Adequate knowledge of the battery life during electrical failure in the heart lung pump consoles by the perfusionists is necessary to conserve battery life. The consequence of power failure can be catastrophic. In a recent study to identify incidents occurring in centers performing CPB showed that during a 2-year period 267 incidents of 4882 required hand cranking of the machine or the machine that had power interrupted (3). In this study, we demonstrate a variety of factors that affect power consumption of batteries of a heart lung pump console during simulated electrical failure.

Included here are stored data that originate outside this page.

===== flow/config.mk =====
export PLATFORM = sky130hd
export DESIGN_NAME = ctrl_fsm
export DESIGN_NICKNAME = ctrl_fsm
export VERILOG_FILES = /design/flow/design.v
export SDC_FILE = /design/flow/constraint.sdc
export NUM_CORES = 4
export LEC_CHECK = 1
export CORE_AREA = 10 10 74 74
export DIE_AREA = 0 0 84 84

===== flow/constraint.sdc =====
current_design ctrl_fsm

set clk_period 3.2
set clk_io_pct 0.2

create_clock -name clk0 -period $clk_period [get_ports {clk}]

set non_clock_inputs [all_inputs -no_clocks]
set_input_delay [expr $clk_period * $clk_io_pct] -clock clk0 $non_clock_inputs
set_output_delay [expr $clk_period * $clk_io_pct] -clock clk0 [all_outputs]

===== flow/design.v =====
module ctrl_fsm (
    input  logic clk,
    input  logic rst,
    input  logic start,
    input  logic qkv_done,
    input  logic qk_done,
    input  logic softmax_done,
    input  logic attn_done,
    output logic qkv_start,
    output logic qk_start,
    output logic softmax_start,
    output logic attn_start,
    output logic done,
    output logic [2:0] debug_state  
);
    typedef enum logic [2:0] {
        IDLE,
        QKV,
        QK,
        SOFTMAX,
        ATTN,
        DONE
    } state_t;
    state_t curr_state, next_state;
    logic issued_qkv, issued_qk, issued_softmax, issued_attn;
    always_ff @(posedge clk or posedge rst) begin
        if (rst) begin
            curr_state     <= IDLE;
            issued_qkv     <= 0;
            issued_qk      <= 0;
            issued_softmax <= 0;
            issued_attn    <= 0;
        end else begin
            curr_state <= next_state;
            if (curr_state == QKV && next_state == QKV)
                issued_qkv <= 1;
            else if (curr_state == QK && next_state == QK)
                issued_qk <= 1;
            else if (curr_state == SOFTMAX && next_state == SOFTMAX)
                issued_softmax <= 1;
            else if (curr_state == ATTN && next_state == ATTN)
                issued_attn <= 1;
            if (curr_state != next_state) begin
                issued_qkv     <= 0;
                issued_qk      <= 0;
                issued_softmax <= 0;
                issued_attn    <= 0;
            end
        end
    end
    always_comb begin
        qkv_start     = 0;
        qk_start      = 0;
        softmax_start = 0;
        attn_start    = 0;
        done          = 0;
        next_state = curr_state;
        case (curr_state)
            IDLE: begin
                if (start)
                    next_state = QKV;
            end
            QKV: begin
                qkv_start = ~issued_qkv;
                if (qkv_done)
                    next_state = QK;
            end
            QK: begin
                qk_start = ~issued_qk;
                if (qk_done)
                    next_state = SOFTMAX;
            end
            SOFTMAX: begin
                softmax_start = ~issued_softmax;
                if (softmax_done)
                    next_state = ATTN;
            end
            ATTN: begin
                attn_start = ~issued_attn;
                if (attn_done)
                    next_state = DONE;
            end
            DONE: begin
                done = 1;
                next_state = IDLE;
            end
        endcase
    end
    assign debug_state = curr_state;
endmodule

===== flow/run.sh =====
#!/bin/bash
# OpenROAD 26Q1-2900-gdf79404cd8, Yosys 0.63+post, stock flow scripts
make -C /OpenROAD-flow-scripts/flow DESIGN_CONFIG=/design/flow/config.mk WORK_HOME=/design/flow/orfs finish
==> ./config.mk <==
export PLATFORM = sky130hd
export DESIGN_NAME = BC_FIR
export DESIGN_NICKNAME = BC_FIR
export VERILOG_FILES = /design/flow/design.v
export SDC_FILE = /design/flow/constraint.sdc
export NUM_CORES = 4
export LEC_CHECK = 1
export CORE_UTILIZATION = 50
export SYNTH_HDL_FRONTEND = slang
==> ./constraint.sdc <==
current_design BC_FIR

set clk_period 20.0
set clk_io_pct 0.2

create_clock -name clk0 -period $clk_period [get_ports {clock_s}]

set non_clock_inputs [all_inputs -no_clocks]
set_input_delay [expr $clk_period * $clk_io_pct] -clock clk0 $non_clock_inputs
set_output_delay [expr $clk_period * $clk_io_pct] -clock clk0 [all_outputs]
==> ./design.v <==
module BC_FIR(
    input [12:0]                in, 
    input                       clock_s, 
    output logic [12:0]         out 
);
localparam [12-1:0] b[19-1:0] = {12'd3,12'd0,12'd4075,12'd0,12'd78,12'd0,12'd3859,12'd0,12'd943,12'd1533,12'd943,12'd0,12'd3859,12'd0,12'd78,12'd0,12'd4075,12'd0,12'd3};
logic [12-1:0]       mux_in_large [2*19-1:0];
logic [12-1:0]       next_mux_in_large [2*19-1:0];  
logic [12-1:0]       mux_in [19-1:0];  
assign next_mux_in_large[2*19-1:1] = mux_in_large[2*19-2:0];
assign next_mux_in_large[0] = in;
genvar gi;
for (gi=0; gi<19; gi=gi+1) begin : genbit
    assign mux_in[gi] = mux_in_large[(gi+1)*2-1];
end
    always_comb begin
        out = b[0]*mux_in[0];
        for(int i = 1; i < 18/2; i=i+1) begin
            out = out + b[i]*(mux_in[i]+mux_in[18-i]);
        end
        out = out + b[9]*mux_in[9];
    end
always_ff @(posedge clock_s) begin
    mux_in_large <= next_mux_in_large;
end
endmodule
==> ./run.sh <==
#!/bin/bash
# OpenROAD 26Q1-2900-gdf79404cd8, Yosys 0.63+post, stock flow scripts
make -C /OpenROAD-flow-scripts/flow DESIGN_CONFIG=/design/flow/config.mk WORK_HOME=/design/flow/orfs finish
==> impl_metrics.json <==
{
  "io_buffers": 25,
  "maxSlewHeadroom_pct": 46.1,
  "ys_cells": 1458,
  "min_path_cells": 0,
  "period_needed_ns": 15.98,
  "fin_crit_sh_pct": 79.9,
  "hp-class": "reg2reg",
  "ys_sh_aoi_pct": 3.47,
  "drtAntennaViolNets": 0,
  "yosysWarnings": 0,
  "common_cells": "dfxtp_1 (408), inv_1 (338), ha_1 (215), fa_1 (209), xnor2_1 (87)",
  "logic_family": "adder cells",
  "tightest_slew_ns": 0.803,
  "drv_cap": 0,
  "synth-edff-count": 0,
  "globalplace.congestion": 0.940,
  "clock_latency_ns": 0.53,
  "ctsHtreeMaxLevel": 2,
  "end_kind": "output port",
  "cts_resized": 0,
  "cts_root_buffer": "clkbuf_16",
  "cts_buffers": 40,
  "place_hpwl_um": 28100,
  "yosys.area.top_type": "dfxtp_1",
  "setup_viol": 0,
  "synth.area.top_cells": "dfxtp_1 (44%), fa_1 (23%), ha_1 (15%), inv_1 (6.9%), xnor2_1 (4.1%)",
  "synth_top_area_share_pct": 44.3,
  "synth_area_um2": 18400,
  "fp-row-count": 69,
  "grt_use_total_pct": 20.9,
  "final.setup.tns_ns": 0,
  "ys_seq_share_pct": 44.3,
  "status": "complete, no violations",
  "cp_max_fo": 5,
  "ys_sh_xor_pct": 6.33,
  "warnings": 31,
  "drive_gt1_share_pct": 5.23,
  "die_area_um2": 37600,
  "grt_max_degree": 16,
  "most_common_cell": "dfxtp_1",
  "drt_wl_total_um": 34200,
  "vias": 9317,
  "coreArea_um2": 35900,
  "cts_tree": "done",
  "fa_ha_area_share_pct": 37.3,
  "reg2reg_depth": 0,
  "critPathLaunchType": "register",
  "cp.required_ns": 16.00,
  "rsz0062_at_grt": "false",
  "fin_cells": 2030,
  "synth_top_flop_cell": "dfxtp_1",
  "vias_per_cell": 4.59,
  "ys_chip_area_um2": 18400,
  "areaGrowthSynthToFinish_pct": 12.7,
  "cpPeakStageDelay_ns": 0.62,
  "grt_pass1_vias": 9811,
  "die_w_um": 194,
  "cp_slowest_cell": "fa_1",
  "postSynthCellCount": 1458,
  "grt_pass1_wl_um": 54600,
  "arrival_ns": 11.98,
  "post_synth_and_or_nand_nor_area_fraction_pct": 1.67,
  "async_flop_share_pct": 0,
  "dr.pass1.iters": 4,
  "ys_ff": 408,
  "hold_violations": 0,
  "drv_slew": 0,
  "setup.worst_path.class": "reg2out",
  "skew_ns": 0.0123,
  "place_inst": 1957,
  "gr-total-overflow": 0,
  "drc": 0,
  "hold_buffers": 0,
  "postCtsSetupRepairBufs": 0,
  "synth_area_per_cell_um2": 12.6,
  "cts.path.max_buffers": 3,
  "fmax_mhz": 62.6,
  "routedWlPerCell_um": 16.9,
  "drt_iter0_drc": 211,
  "die_h_um": 194,
  "fp-utilization_pct": 51.3,
  "nFillCells": 2914,
  "antenna_found_initial": 1,
  "muxShareOfSynthArea_pct": 0.0543,
  "ios": 27,
  "clkTransAtPathRegs_ns": 0.07,
  "cts.sinks": 408,
  "ys_types": 39
}
[metal layers]
metal  global-route usage (%)  up-vias  part of all wire (%)
li1                         -     4633                     -
met1                     32.4     4418                    44
met2                     29.9      221                    45
met3                     8.48       45                   9.6
met4                     3.73        0                   2.0
met5                        0        -                     0
[flip-flops by register name, indices dropped and copies added, names as in the netlist]
name and flops:
mux_in_large 204, mux_in 204
[cells in the final DEF (no fill, tap or decap), types with 7 or more instances in the layout]
cell	n
a21oi_1	38
ha_1	215
buf_4	13
nor2_1	14
nor3_1	9
clkbuf_16	42
xor2_1	27
clkdlybuf4s50_1	25
dfxtp_1	408
nor2b_1	7
fa_1	209
inv_1	338
a21o_1	13
o21ai_0	19
xnor2_1	87
nand2_1	14
[kinds of logic after synthesis]
logic type	count (synthesis)
mux	1
flops	408
simple gates	63
xor+xnor	122
compound gates	102
fa+ha+maj	424
buf+inv	338
[metrics by stage]
| stage | setup slack [ns] | instance area (um^2) | util, % | hold WS (ns) |
|---|---|---|---|---|
| after global placement | 4.51 | 19400 | 53.9 | 0.310 |
| final | 4.02 | 20800 | 57.9 | 0.315 |
| after floorplan | 6.01 | 18400 | - | 0.310 |
| after detailed placement | 4.49 | 19400 | 53.9 | 0.312 |
| after global routing | 3.23 | 20800 | 57.9 | 0.320 |
| after CTS | 3.83 | 20800 | 57.9 | 0.318 |
[worst max-delay path: cells and delay by family (launching register included)]
kind,cells,cell delay [ns]
DFF,1,0.33
AOI/OAI and AO/OA,6,1.35
xor gates and xnor gates,12,2.50
and+or+nand+nor,1,0.20
buffers and inverters,11,1.04
adders and majority gates,13,6.04
[cell type report]
class                           count  area (um^2)  share of cell area [%]
Multi-Input combinational cell    712         9000                    43.3
Antenna cell                        1         2.50                  0.0120
Tap cell                          461          577                    2.78
Clock buffer                       52         1130                    5.43
Clock inverter                     20          294                    1.41
Sequential cell                   408         8170                    39.3
Timing Repair Buffer               38          348                    1.67
Inverter                          338         1270                    6.10
[worst paths after layout]
| kind | slack, ns | to | start |
|---|---|---|---|
| max reg2reg | 19.14 | mux_in_large[242] | mux_in[110] |
| min | 0.32 | mux_in[101] | mux_in_large[197] |
| max | 4.02 | out[12] | mux_in[52] |
| min reg2reg | 0.32 | mux_in[101] | mux_in_large[197] |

As stated by the manufacture’s guidelines and as seen in Figure 1, the voltage of a battery during electrical failure drops relatively slowly at the beginning of use. As the battery becomes exhausted, the voltage drops more rapidly. When the voltage has dropped to 22 volts, there is only enough for a few more minutes of operation. The system warns the operator of an impending halt by sounding a double bleep that cannot be silenced, and the battery operation lamp on the console flashes. When the battery drops to 19.2 volts, operation of the pump motor becomes unpredictable and the system halts. The life of a battery powering a roller pump using no additional pumps at 200 rpm was 308 minutes.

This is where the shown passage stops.